• _Stored items_
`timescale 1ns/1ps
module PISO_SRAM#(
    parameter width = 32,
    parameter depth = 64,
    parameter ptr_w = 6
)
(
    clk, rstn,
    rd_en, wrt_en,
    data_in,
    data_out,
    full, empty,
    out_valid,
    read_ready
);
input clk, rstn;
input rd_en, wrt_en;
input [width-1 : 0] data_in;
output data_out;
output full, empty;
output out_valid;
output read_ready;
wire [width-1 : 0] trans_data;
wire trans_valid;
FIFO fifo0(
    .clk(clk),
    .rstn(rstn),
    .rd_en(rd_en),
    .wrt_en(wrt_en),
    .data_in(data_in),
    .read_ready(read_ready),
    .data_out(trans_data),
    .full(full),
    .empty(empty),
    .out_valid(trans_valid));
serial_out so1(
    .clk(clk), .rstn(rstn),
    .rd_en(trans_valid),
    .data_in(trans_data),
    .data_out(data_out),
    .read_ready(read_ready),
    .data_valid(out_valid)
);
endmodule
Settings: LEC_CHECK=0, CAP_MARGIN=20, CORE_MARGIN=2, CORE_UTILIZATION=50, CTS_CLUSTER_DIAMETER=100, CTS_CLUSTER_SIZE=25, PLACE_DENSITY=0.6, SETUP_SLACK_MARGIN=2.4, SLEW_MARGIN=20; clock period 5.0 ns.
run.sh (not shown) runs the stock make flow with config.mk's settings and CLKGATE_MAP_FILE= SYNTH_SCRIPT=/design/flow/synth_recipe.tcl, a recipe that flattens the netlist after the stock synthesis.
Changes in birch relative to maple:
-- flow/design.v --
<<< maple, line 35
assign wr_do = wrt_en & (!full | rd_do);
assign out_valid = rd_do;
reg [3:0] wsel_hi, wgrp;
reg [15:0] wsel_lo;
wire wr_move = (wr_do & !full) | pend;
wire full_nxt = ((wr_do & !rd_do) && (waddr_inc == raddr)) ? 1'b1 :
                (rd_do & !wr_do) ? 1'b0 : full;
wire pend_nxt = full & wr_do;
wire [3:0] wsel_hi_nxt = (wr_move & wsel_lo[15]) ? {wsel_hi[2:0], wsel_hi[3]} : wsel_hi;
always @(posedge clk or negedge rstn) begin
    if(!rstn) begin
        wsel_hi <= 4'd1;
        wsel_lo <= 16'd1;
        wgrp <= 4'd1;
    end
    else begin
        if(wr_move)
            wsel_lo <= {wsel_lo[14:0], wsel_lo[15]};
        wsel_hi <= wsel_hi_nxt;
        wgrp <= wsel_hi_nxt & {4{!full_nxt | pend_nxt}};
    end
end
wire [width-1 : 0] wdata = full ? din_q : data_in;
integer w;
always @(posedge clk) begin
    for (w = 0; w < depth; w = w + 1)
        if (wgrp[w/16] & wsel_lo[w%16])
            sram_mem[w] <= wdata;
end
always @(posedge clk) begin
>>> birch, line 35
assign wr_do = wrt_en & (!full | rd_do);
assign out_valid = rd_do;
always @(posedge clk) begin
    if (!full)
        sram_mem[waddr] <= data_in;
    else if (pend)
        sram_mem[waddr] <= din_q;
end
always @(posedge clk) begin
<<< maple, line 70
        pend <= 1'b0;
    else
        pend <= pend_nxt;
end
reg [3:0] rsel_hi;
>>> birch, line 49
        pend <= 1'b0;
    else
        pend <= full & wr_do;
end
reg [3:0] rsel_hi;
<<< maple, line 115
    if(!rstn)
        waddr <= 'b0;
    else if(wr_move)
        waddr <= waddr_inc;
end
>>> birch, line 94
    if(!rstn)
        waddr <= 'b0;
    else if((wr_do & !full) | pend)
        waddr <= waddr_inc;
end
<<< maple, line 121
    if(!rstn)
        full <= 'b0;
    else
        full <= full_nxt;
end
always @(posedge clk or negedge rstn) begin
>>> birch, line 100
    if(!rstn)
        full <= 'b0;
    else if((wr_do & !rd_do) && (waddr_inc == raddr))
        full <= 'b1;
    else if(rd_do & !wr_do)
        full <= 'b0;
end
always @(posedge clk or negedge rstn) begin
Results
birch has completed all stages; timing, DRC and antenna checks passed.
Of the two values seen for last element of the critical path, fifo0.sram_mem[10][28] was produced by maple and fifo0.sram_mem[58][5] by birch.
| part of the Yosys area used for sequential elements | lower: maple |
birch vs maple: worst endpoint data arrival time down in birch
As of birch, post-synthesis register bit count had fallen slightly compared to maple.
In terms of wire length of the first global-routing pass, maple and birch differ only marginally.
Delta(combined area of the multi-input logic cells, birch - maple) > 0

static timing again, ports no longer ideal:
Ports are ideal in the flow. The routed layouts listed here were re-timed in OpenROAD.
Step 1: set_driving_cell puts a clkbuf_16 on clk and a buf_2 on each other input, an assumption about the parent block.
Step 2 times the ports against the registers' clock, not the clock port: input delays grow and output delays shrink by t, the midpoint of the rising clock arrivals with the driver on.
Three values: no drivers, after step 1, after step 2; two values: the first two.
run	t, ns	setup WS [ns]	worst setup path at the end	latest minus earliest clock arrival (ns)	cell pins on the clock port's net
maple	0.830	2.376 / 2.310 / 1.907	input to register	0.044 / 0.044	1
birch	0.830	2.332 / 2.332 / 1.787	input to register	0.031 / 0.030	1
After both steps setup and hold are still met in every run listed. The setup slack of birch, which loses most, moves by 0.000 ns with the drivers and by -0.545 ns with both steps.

• _EXERCISE REQUIREMENTS_
Among the lines above, find those that contain the word "design" and copy them.

• _REPLY_
run.sh (not shown) runs the stock make flow with config.mk's settings and CLKGATE_MAP_FILE= SYNTH_SCRIPT=/design/flow/synth_recipe.tcl, a recipe that flattens the netlist after the stock synthesis.
-- flow/design.v --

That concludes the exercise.